Data analysis included descriptive statistics, together with visual analysis of trends over time. Statistical investigation included testing of differences between data from the pre-pandemic year, as baseline, compared with results from the following two pandemic years (2020/2021 and 2021/2022), as per the National Department of Health’s financial years (from April to March of the following year). Shapiro Wilk’s test was used to determine if data were normally distributed, followed by inferential tests, including the independent t-test as well as the non-parametric alternative, the Mann-Whitney U test, to compare the pre-pandemic baseline results with those obtained in the two pandemic years. Additional investigations included paired comparisons, including the paired t-test and Wilcoxon signed-rank test, comparing the months of the baseline group with those from the pandemic years (2020/2021 and 2021/2022) to investigate changes over these periods. Significance tests were performed at 5% level of significance, and the analysis was performed using the statistical program R.4
Research permissions were obtained from the Ethics committees of the University of Pretoria and Sefako Makgatho Health Sciences University together with relevant provincial and district approvals.

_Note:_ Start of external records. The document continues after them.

This is an optimization exercise on Yosys and OpenROAD, whose aim is small area, a short achievable clock period and few clock cycles per item, not a production implementation. RTL that was checked went through simulation tests only; none was proved equivalent to the original.

==> 01-12 <==
==> flow/design.v (excerpt) <==
module winnow_key (
    input  wire        clk,
    input  wire        rst,
    input  wire        req_valid,
    output wire        req_ready,
    input  wire [31:0] req_period,
    input  wire [9:0]  req_n_inst,
    input  wire [15:0] req_i_pred,
    input  wire        req_pol,
    input  wire [15:0] req_p_sw,
    input  wire [7:0]  req_k_th,
    input  wire [7:0]  req_th_code,
    input  wire        cell_valid,
    output wire        cell_ready,
    input  wire        cell_last,
    input  wire [15:0] cell_vcap,
    input  wire [18:0] cell_tau,
    input  wire [23:0] cell_cgain,
    input  wire [7:0]  cell_temp,
    input  wire        cell_ins,
    input  wire [9:0]  cell_pos,
    output reg         out_valid,
    output reg         out_last,
    output reg  [33:0] out_ck
);
    localparam integer MS = 2;               
    localparam integer MOD_CYC = (32 + MS - 1) / MS;   
  ...
export LEC_CHECK = 0
export ABC_AREA = 1
export CAP_MARGIN = 20
export CORE_MARGIN = 2
export CORE_UTILIZATION = 40
export SLEW_MARGIN = 20
create_clock -name core_clock -period 25.0 [get_ports {clk}]
standard.sh (not shown) runs the stock make flow with config.mk's settings and CLKGATE_MAP_FILE= SYNTH_SCRIPT=/design/flow/synth_recipe.tcl, a recipe that flattens the netlist after the stock synthesis.
==> flow/flow/run.sh <==
#!/bin/bash
set -euo pipefail
bash standard.sh "BUFFER_PORTS_ARGS=-buffer_cell sky130_fd_sc_hd__buf_4" finish > flow_make.log 2>&1
==> 12-08 (differences from 01-12) <==
--- a/flow/design.v
+++ b/flow/design.v
@@ -23,35 +23,37 @@
     output reg         out_last,
     output reg  [33:0] out_ck
 );
     localparam integer MS = 2;               
     localparam integer MOD_CYC = (32 + MS - 1) / MS;   
+    localparam integer PW = MOD_CYC * MS;              
     localparam [5:0] READY_AT = (MOD_CYC >= 3) ? MOD_CYC - 3 : 0;
     reg        req_ready_r;
     reg        req_nld;        
     reg        cell_ready_r;
+    reg        cell_nrdy;      
     assign req_ready  = req_ready_r;
     assign cell_ready = cell_ready_r;
     reg [7:0]  r_one, r_two, r_neg;    
     reg        r_ip_sign, r_pol;
     reg [15:0] r_p_sw;
     reg [7:0]  r_k_th;
     reg [7:0]  r_th_code;
     reg [9:0]  r_n;
     reg [9:0]  rot;
-    reg [31:0] r_per;          
+    reg [PW-1:0] r_per;        
     reg [5:0]  mcnt;
     reg        mod_run;
-    wire req_fire  = req_valid && req_ready_r;
-    wire cell_fire = cell_valid && cell_ready_r;
+    wire req_fire  = req_valid && !req_nld;
+    wire cell_fire = cell_valid && !cell_nrdy;
     reg [9:0]  rem_c [0:MS];
     reg [10:0] rsh, rsub;
     integer mi;
     always @(*) begin
         rem_c[0] = rot;
         for (mi = 0; mi < MS; mi = mi + 1) begin
-            rsh  = {rem_c[mi], r_per[31 - mi]};
+            rsh  = {rem_c[mi], r_per[PW - 1 - mi]};
             rsub = rsh - {1'b0, r_n};
             rem_c[mi + 1] = rsub[10] ? rsh[9:0] : rsub[9:0];
         end
     end
     reg [7:0] ip_one, ip_two, ip_neg;
@@ -64,38 +66,31 @@
             ip_two[bi] = (ipb[2] & ~ipb[1] & ~ipb[0]) | (~ipb[2] & ipb[1] & ipb[0]);
             ip_neg[bi] = ipb[2] & ~(ipb[1] & ipb[0]);
         end
     end
     reg        a_v, a_last;
+    wire req_rdy_nx  = rst || (!req_fire && ((a_v && a_last) || !req_nld));
+    wire cell_rdy_on = (req_fire && READY_AT == 0) || (mod_run && mcnt + 6'd1 == READY_AT);
+    wire cell_rdy_nx = !rst && !(cell_fire && cell_last) && (cell_rdy_on || !cell_nrdy);
     always @(posedge clk) begin
+        req_ready_r  <= req_rdy_nx;
+        req_nld      <= !req_rdy_nx;
+        cell_ready_r <= cell_rdy_nx;
+        cell_nrdy    <= !cell_rdy_nx;
         if (rst) begin
-            req_ready_r  <= 1'b1;
-            req_nld      <= 1'b0;
-            cell_ready_r <= 1'b0;
             mod_run      <= 1'b0;
             mcnt         <= 6'd0;
         end else begin
             if (req_fire) begin
-                req_ready_r <= 1'b0;
-                req_nld     <= 1'b1;
                 mod_run     <= 1'b1;
                 mcnt        <= 6'd0;
-                if (READY_AT == 0)
-                    cell_ready_r <= 1'b1;
-            end else if (a_v && a_last) begin
-                req_ready_r <= 1'b1;
-                req_nld     <= 1'b0;
             end
             if (mod_run) begin
                 mcnt <= mcnt + 6'd1;
-                if (mcnt + 6'd1 == READY_AT)
-                    cell_ready_r <= 1'b1;
                 if (mcnt + 6'd1 == MOD_CYC)
                     mod_run <= 1'b0;
             end
-            if (cell_fire && cell_last)
-                cell_ready_r <= 1'b0;
         end
     end
     always @(posedge clk) begin
         if (!req_nld) begin
             r_one     <= ip_one;
@@ -105,11 +100,11 @@
             r_pol     <= req_pol;
             r_p_sw    <= req_p_sw;
             r_k_th    <= req_k_th;
             r_th_code <= req_th_code;
             r_n       <= req_n_inst;
-            r_per     <= req_period;
+            r_per     <= {{(PW - 32){1'b0}}, req_period};
             rot       <= 10'd0;
         end else begin
             r_per <= r_per << MS;
             if (mod_run)
                 rot <= rem_c[MS];
==> flow/flow/run.sh (replaced) <==
#!/bin/bash
set -euo pipefail
here=$(pwd)
bash standard.sh "BUFFER_PORTS_ARGS=-buffer_cell sky130_fd_sc_hd__buf_4" \
    "POST_GLOBAL_PLACE_TCL=$here/flow/input_buffers.tcl" finish > flow_make.log 2>&1
==> flow/flow/input_buffers.tcl (new file) <==
# After global placement: the standard flow has buffered every port with
# sky130_fd_sc_hd__buf_4 (BUFFER_PORTS_ARGS in run.sh); the inputs have timing
# slack, so their buffers are made sky130_fd_sc_hd__buf_1. The output buffers,
# which drive the output load, stay buf_4.
set n 0
foreach inst [get_cells input*] {
  if { [get_property $inst ref_name] == "sky130_fd_sc_hd__buf_4" } {
    replace_cell $inst sky130_fd_sc_hd__buf_1
    incr n
  }
}
puts "input port buffers made sky130_fd_sc_hd__buf_1: $n"
--- a/flow/config.mk
+++ b/flow/config.mk
@@ -7,6 +7,8 @@
 export LEC_CHECK = 0
 export ABC_AREA = 1
 export CAP_MARGIN = 20
 export CORE_MARGIN = 2
 export CORE_UTILIZATION = 40
+export CTS_CLUSTER_DIAMETER = 100
+export CTS_CLUSTER_SIZE = 24
 export SLEW_MARGIN = 20
==> 02-28 (differences from 01-12) <==
--- a/flow/design.v
+++ b/flow/design.v
@@ -23,35 +23,37 @@
     output reg         out_last,
     output reg  [33:0] out_ck
 );
     localparam integer MS = 2;               
     localparam integer MOD_CYC = (32 + MS - 1) / MS;   
+    localparam integer PW = MOD_CYC * MS;              
     localparam [5:0] READY_AT = (MOD_CYC >= 3) ? MOD_CYC - 3 : 0;
     reg        req_ready_r;
     reg        req_nld;        
     reg        cell_ready_r;
+    reg        cell_nrdy;      
     assign req_ready  = req_ready_r;
     assign cell_ready = cell_ready_r;
     reg [7:0]  r_one, r_two, r_neg;    
     reg        r_ip_sign, r_pol;
     reg [15:0] r_p_sw;
     reg [7:0]  r_k_th;
     reg [7:0]  r_th_code;
     reg [9:0]  r_n;
     reg [9:0]  rot;
-    reg [31:0] r_per;          
+    reg [PW-1:0] r_per;        
     reg [5:0]  mcnt;
     reg        mod_run;
-    wire req_fire  = req_valid && req_ready_r;
-    wire cell_fire = cell_valid && cell_ready_r;
+    wire req_fire  = req_valid && !req_nld;
+    wire cell_fire = cell_valid && !cell_nrdy;
     reg [9:0]  rem_c [0:MS];
     reg [10:0] rsh, rsub;
     integer mi;
     always @(*) begin
         rem_c[0] = rot;
         for (mi = 0; mi < MS; mi = mi + 1) begin
-            rsh  = {rem_c[mi], r_per[31 - mi]};
+            rsh  = {rem_c[mi], r_per[PW - 1 - mi]};
             rsub = rsh - {1'b0, r_n};
             rem_c[mi + 1] = rsub[10] ? rsh[9:0] : rsub[9:0];
         end
     end
     reg [7:0] ip_one, ip_two, ip_neg;
@@ -64,38 +66,31 @@
             ip_two[bi] = (ipb[2] & ~ipb[1] & ~ipb[0]) | (~ipb[2] & ipb[1] & ipb[0]);
             ip_neg[bi] = ipb[2] & ~(ipb[1] & ipb[0]);
         end
     end
     reg        a_v, a_last;
+    wire req_rdy_nx  = rst || (!req_fire && ((a_v && a_last) || !req_nld));
+    wire cell_rdy_on = (req_fire && READY_AT == 0) || (mod_run && mcnt + 6'd1 == READY_AT);
+    wire cell_rdy_nx = !rst && !(cell_fire && cell_last) && (cell_rdy_on || !cell_nrdy);
     always @(posedge clk) begin
+        req_ready_r  <= req_rdy_nx;
+        req_nld      <= !req_rdy_nx;
+        cell_ready_r <= cell_rdy_nx;
+        cell_nrdy    <= !cell_rdy_nx;
         if (rst) begin
-            req_ready_r  <= 1'b1;
-            req_nld      <= 1'b0;
-            cell_ready_r <= 1'b0;
             mod_run      <= 1'b0;
             mcnt         <= 6'd0;
         end else begin
             if (req_fire) begin
-                req_ready_r <= 1'b0;
-                req_nld     <= 1'b1;
                 mod_run     <= 1'b1;
                 mcnt        <= 6'd0;
-                if (READY_AT == 0)
-                    cell_ready_r <= 1'b1;
-            end else if (a_v && a_last) begin
-                req_ready_r <= 1'b1;
-                req_nld     <= 1'b0;
             end
             if (mod_run) begin
                 mcnt <= mcnt + 6'd1;
-                if (mcnt + 6'd1 == READY_AT)
-                    cell_ready_r <= 1'b1;
                 if (mcnt + 6'd1 == MOD_CYC)
                     mod_run <= 1'b0;
             end
-            if (cell_fire && cell_last)
-                cell_ready_r <= 1'b0;
         end
     end
     always @(posedge clk) begin
         if (!req_nld) begin
             r_one     <= ip_one;
@@ -105,11 +100,11 @@
             r_pol     <= req_pol;
             r_p_sw    <= req_p_sw;
             r_k_th    <= req_k_th;
             r_th_code <= req_th_code;
             r_n       <= req_n_inst;
-            r_per     <= req_period;
+            r_per     <= {{(PW - 32){1'b0}}, req_period};
             rot       <= 10'd0;
         end else begin
             r_per <= r_per << MS;
             if (mod_run)
                 rot <= rem_c[MS];
==> flow/flow/run.sh (replaced) <==
#!/bin/bash
set -euo pipefail
here=$(pwd)
bash standard.sh "BUFFER_PORTS_ARGS=-buffer_cell sky130_fd_sc_hd__buf_4" \
    "POST_GLOBAL_PLACE_TCL=$here/flow/input_buffers.tcl" finish > flow_make.log 2>&1
==> flow/flow/input_buffers.tcl (new file) <==
# After global placement: the standard flow has buffered every port with
# sky130_fd_sc_hd__buf_4 (BUFFER_PORTS_ARGS in run.sh); the inputs have timing
# slack, so their buffers are made sky130_fd_sc_hd__buf_1. The output buffers,
# which drive the output load, stay buf_4.
set n 0
foreach inst [get_cells input*] {
  if { [get_property $inst ref_name] == "sky130_fd_sc_hd__buf_4" } {
    replace_cell $inst sky130_fd_sc_hd__buf_1
    incr n
  }
}
puts "input port buffers made sky130_fd_sc_hd__buf_1: $n"
--- a/flow/config.mk
+++ b/flow/config.mk
@@ -6,7 +6,9 @@
 export NUM_CORES = 4
 export LEC_CHECK = 0
 export ABC_AREA = 1
 export CAP_MARGIN = 20
 export CORE_MARGIN = 2
-export CORE_UTILIZATION = 40
+export CORE_UTILIZATION = 70
+export CTS_CLUSTER_DIAMETER = 100
+export CTS_CLUSTER_SIZE = 24
 export SLEW_MARGIN = 20
==> 03-22 (differences from 01-12) <==
--- a/flow/design.v
+++ b/flow/design.v
@@ -23,35 +23,37 @@
     output reg         out_last,
     output reg  [33:0] out_ck
 );
     localparam integer MS = 2;               
     localparam integer MOD_CYC = (32 + MS - 1) / MS;   
+    localparam integer PW = MOD_CYC * MS;              
     localparam [5:0] READY_AT = (MOD_CYC >= 3) ? MOD_CYC - 3 : 0;
     reg        req_ready_r;
     reg        req_nld;        
     reg        cell_ready_r;
+    reg        cell_nrdy;      
     assign req_ready  = req_ready_r;
     assign cell_ready = cell_ready_r;
     reg [7:0]  r_one, r_two, r_neg;    
     reg        r_ip_sign, r_pol;
     reg [15:0] r_p_sw;
     reg [7:0]  r_k_th;
     reg [7:0]  r_th_code;
     reg [9:0]  r_n;
     reg [9:0]  rot;
-    reg [31:0] r_per;          
+    reg [PW-1:0] r_per;        
     reg [5:0]  mcnt;
     reg        mod_run;
-    wire req_fire  = req_valid && req_ready_r;
-    wire cell_fire = cell_valid && cell_ready_r;
+    wire req_fire  = req_valid && !req_nld;
+    wire cell_fire = cell_valid && !cell_nrdy;
     reg [9:0]  rem_c [0:MS];
     reg [10:0] rsh, rsub;
     integer mi;
     always @(*) begin
         rem_c[0] = rot;
         for (mi = 0; mi < MS; mi = mi + 1) begin
-            rsh  = {rem_c[mi], r_per[31 - mi]};
+            rsh  = {rem_c[mi], r_per[PW - 1 - mi]};
             rsub = rsh - {1'b0, r_n};
             rem_c[mi + 1] = rsub[10] ? rsh[9:0] : rsub[9:0];
         end
     end
     reg [7:0] ip_one, ip_two, ip_neg;
@@ -64,38 +66,31 @@
             ip_two[bi] = (ipb[2] & ~ipb[1] & ~ipb[0]) | (~ipb[2] & ipb[1] & ipb[0]);
             ip_neg[bi] = ipb[2] & ~(ipb[1] & ipb[0]);
         end
     end
     reg        a_v, a_last;
+    wire req_rdy_nx  = rst || (!req_fire && ((a_v && a_last) || !req_nld));
+    wire cell_rdy_on = (req_fire && READY_AT == 0) || (mod_run && mcnt + 6'd1 == READY_AT);
+    wire cell_rdy_nx = !rst && !(cell_fire && cell_last) && (cell_rdy_on || !cell_nrdy);
     always @(posedge clk) begin
+        req_ready_r  <= req_rdy_nx;
+        req_nld      <= !req_rdy_nx;
+        cell_ready_r <= cell_rdy_nx;
+        cell_nrdy    <= !cell_rdy_nx;
         if (rst) begin
-            req_ready_r  <= 1'b1;
-            req_nld      <= 1'b0;
-            cell_ready_r <= 1'b0;
             mod_run      <= 1'b0;
             mcnt         <= 6'd0;
         end else begin
             if (req_fire) begin
-                req_ready_r <= 1'b0;
-                req_nld     <= 1'b1;
                 mod_run     <= 1'b1;
                 mcnt        <= 6'd0;
-                if (READY_AT == 0)
-                    cell_ready_r <= 1'b1;
-            end else if (a_v && a_last) begin
-                req_ready_r <= 1'b1;
-                req_nld     <= 1'b0;
             end
             if (mod_run) begin
                 mcnt <= mcnt + 6'd1;
-                if (mcnt + 6'd1 == READY_AT)
-                    cell_ready_r <= 1'b1;
                 if (mcnt + 6'd1 == MOD_CYC)
                     mod_run <= 1'b0;
             end
-            if (cell_fire && cell_last)
-                cell_ready_r <= 1'b0;
         end
     end
     always @(posedge clk) begin
         if (!req_nld) begin
             r_one     <= ip_one;
@@ -105,11 +100,11 @@
             r_pol     <= req_pol;
             r_p_sw    <= req_p_sw;
             r_k_th    <= req_k_th;
             r_th_code <= req_th_code;
             r_n       <= req_n_inst;
-            r_per     <= req_period;
+            r_per     <= {{(PW - 32){1'b0}}, req_period};
             rot       <= 10'd0;
         end else begin
             r_per <= r_per << MS;
             if (mod_run)
                 rot <= rem_c[MS];
==> flow/flow/run.sh (replaced) <==
#!/bin/bash
set -euo pipefail
here=$(pwd)
bash standard.sh "BUFFER_PORTS_ARGS=-buffer_cell sky130_fd_sc_hd__buf_4" \
    "POST_GLOBAL_PLACE_TCL=$here/flow/input_buffers.tcl" \
    "CTS_ARGS=-sink_clustering_enable -repair_clock_nets -sink_clustering_size 24 -sink_clustering_max_diameter 100 -sink_clustering_levels 1" finish > flow_make.log 2>&1
==> flow/flow/input_buffers.tcl (new file) <==
# After global placement: the standard flow has buffered every port with
# sky130_fd_sc_hd__buf_4 (BUFFER_PORTS_ARGS in run.sh); the inputs have timing
# slack, so their buffers are made sky130_fd_sc_hd__buf_1. The output buffers,
# which drive the output load, stay buf_4.
set n 0
foreach inst [get_cells input*] {
  if { [get_property $inst ref_name] == "sky130_fd_sc_hd__buf_4" } {
    replace_cell $inst sky130_fd_sc_hd__buf_1
    incr n
  }
}
puts "input port buffers made sky130_fd_sc_hd__buf_1: $n"
--- a/flow/config.mk
+++ b/flow/config.mk
@@ -6,7 +6,9 @@
 export NUM_CORES = 4
 export LEC_CHECK = 0
 export ABC_AREA = 1
 export CAP_MARGIN = 20
 export CORE_MARGIN = 2
-export CORE_UTILIZATION = 40
+export CORE_UTILIZATION = 55
+export CTS_CLUSTER_DIAMETER = 100
+export CTS_CLUSTER_SIZE = 24
 export SLEW_MARGIN = 20
==> qor summary <==
Mean area per synthesized cell: 02-28 8.407 um^2; 03-22 8.407 um^2; 01-12 8.423 um^2; 12-08 8.407 um^2
Ratio of cells with drive above 1 in the final layout: 02-28 3.393%; 03-22 3.519%; 01-12 8.312%; 12-08 3.591%
Worst slack, placed: 02-28 18.91 ns; 03-22 18.90 ns; 01-12 19.04 ns; 12-08 18.99 ns
First-pass GRT wire length: 02-28 181.5 mm; 03-22 190.9 mm; 01-12 193.6 mm; 12-08 195.4 mm
Startpoint of the worst-slack reg-to-reg timing path: 02-28 s0_tone[0]; 03-22 s0_tone[1]; 01-12 s0_ttwo[0]; 12-08 s0_tone[0]
Fraction of standard cell area in multi-input logic: 02-28 64.94%; 03-22 64.49%; 01-12 61.98%; 12-08 63.65%
Total cell area at the placement stage: 02-28 0.04595 mm^2; 03-22 0.04626 mm^2; 01-12 0.04768 mm^2; 12-08 0.04679 mm^2
Routing usage on met3: 02-28 5.714%; 03-22 4.260%; 01-12 3.461%; 12-08 3.068%
Final-layout clock-cell area share: 02-28 1.931%; 03-22 1.952%; 01-12 3.387%; 12-08 2.120%
Core Region: 02-28 0.06320 mm^2; 03-22 0.08055 mm^2; 01-12 0.1111 mm^2; 12-08 0.1108 mm^2
Critical path depth in cells: 02-28 21; 03-22 1; 01-12 1; 12-08 1
Final period utilization: 02-28 24.53%; 03-22 24.54%; 01-12 24.55%; 12-08 24.46%
Result of the run: 02-28 finished clean; 03-22 finished clean; 01-12 finished clean; 12-08 finished clean
Overall die area: 02-28 0.06597 mm^2; 03-22 0.08366 mm^2; 01-12 0.1150 mm^2; 12-08 0.1146 mm^2
Fin area: 02-28 0.04686 mm^2; 03-22 0.04718 mm^2; 01-12 0.04936 mm^2; 12-08 0.04781 mm^2
Post-synth top area share: 02-28 22.23%; 03-22 22.23%; 01-12 22.14%; 12-08 22.23%
Required @ worst endpoint: 02-28 25.49 ns; 03-22 20.00 ns; 01-12 20.00 ns; 12-08 20.00 ns
Testbench counts of 12-08, summed over its fixed seeds: cycles 12,040, items 11,512.
Testbench counts of 02-28, summed over its fixed seeds: cycles 12,040, items 11,512.
Testbench counts of 03-22, summed over its fixed seeds: cycles 12,040, items 11,512.
The RTL of 01-12 was laid out without a check of its function.

==> static timing again, ports no longer ideal <==
No port has a modelled driver above. Below, the same layouts with a new extraction and two added sets of constraints.
Step 1 (the two cells are an assumption about what drives the block):
set clk [get_ports {clk}]
set_driving_cell -lib_cell sky130_fd_sc_hd__clkbuf_16 $clk
set_driving_cell -lib_cell sky130_fd_sc_hd__buf_2 [delete_from_list [all_inputs] $clk]
Step 2 moves the port delays by t, midway between the first and last clock arrival at a register: inputs arrive t later, outputs are due t later. That takes back most of the time a late clock gives input paths.
a / b / c = ideal ports / drivers / drivers and shift; a / b = the first two.
run | shift t [ns] | setup WS [ns] | worst hold slack (ns)
01-12 | 0.683 | 18.863 / 18.796 / 19.028 | 0.324 / 0.324 / 0.324
12-08 | 0.710 | 18.884 / 18.817 / 18.921 | 0.326 / 0.326 / 0.326
02-28 | 0.675 | 18.868 / 18.856 / 18.859 | 0.328 / 0.328 / 0.328
03-22 | 0.697 | 18.866 / 18.798 / 18.979 | 0.309 / 0.309 / 0.309
After both steps setup and hold are still met in every run listed. For 02-28, which loses most, drivers alone change the setup slack by -0.012 ns; drivers and shift together by -0.009 ns.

The Tshwane District COVID-19 pandemic followed a similar pattern to the rest of South Africa, with four distinct waves occurring between April 2020 and March 2022 (Figure 1).
Women’s health and reproductive services
Utilisation of modern contraceptive methods to prevent unplanned pregnancies was measured using the composite indicator couple-year protection rate (CYPR). The year-on-year average CYPR was lower in 2020/2021 (40.8%) and 2021/2022 (37.0%), than in the pre-pandemic year when it was 46.8% (p=0.04; pre-pandemic versus pandemic period). The CYPR showed an annual decrease over the December summer vacation period. There was an additional sharp decrease in April 2020 to 18.6%, which corresponded with the first strict COVID-19 lockdown in South Africa (Figure 2).
Termination of pregnancy services
Termination of pregnancy (TOP) services in Tshwane District were mostly maintained despite an initial drop at the start of the pandemic and lockdown regulations; they increased again from March 2021 onwards (Figure 3). The average number of total TOPs was 508/month (pre-pandemic), 494/month (2020-2021), and 628/month (2021-2022) (p=0.1236 for total TOPs 2021-2022 versus pre-pandemic).
During the study period, Jubilee District Hospital, situated in Tshwane Sub-district 2, was the only site providing both first- and second-trimester TOP services in the entire sub-district and district respectively, and an important contributor to the district’s overall TOP numbers. Before September 2020, the hospital’s TOP clinic had two allocated clinicians, with only one trained to perform procedures. A new staff member was appointed in October 2020, with more staff added in 2022, increasing the capacity and therefore leading to a subsequent rise in the number of procedures performed and increasing the district’s overall TOP numbers (Figure 4). The TOP clinic register, a DHIS source document, showed that the average age of the women utilising the clinic’s service, and average gestation at time of TOP, which stabilised around 10 weeks’ gestation, were both not much affected by the pandemic or the local increase in service capacity.
Cervical cancer screening
There was a marked decrease in the monthly number of cervical cancer screenings, from an average of 5 455 samples/month (pre-pandemic), to 3 453/month (2020-2021), and with a nadir of 2 147 in July 2020 (Figure 5). There was a corresponding decrease in detection of high-grade precancerous cases from 3 609 cases/year (2019-2020), to 2 020 cases/year (2020-2021), and 2 041 cases/year (2021-2022).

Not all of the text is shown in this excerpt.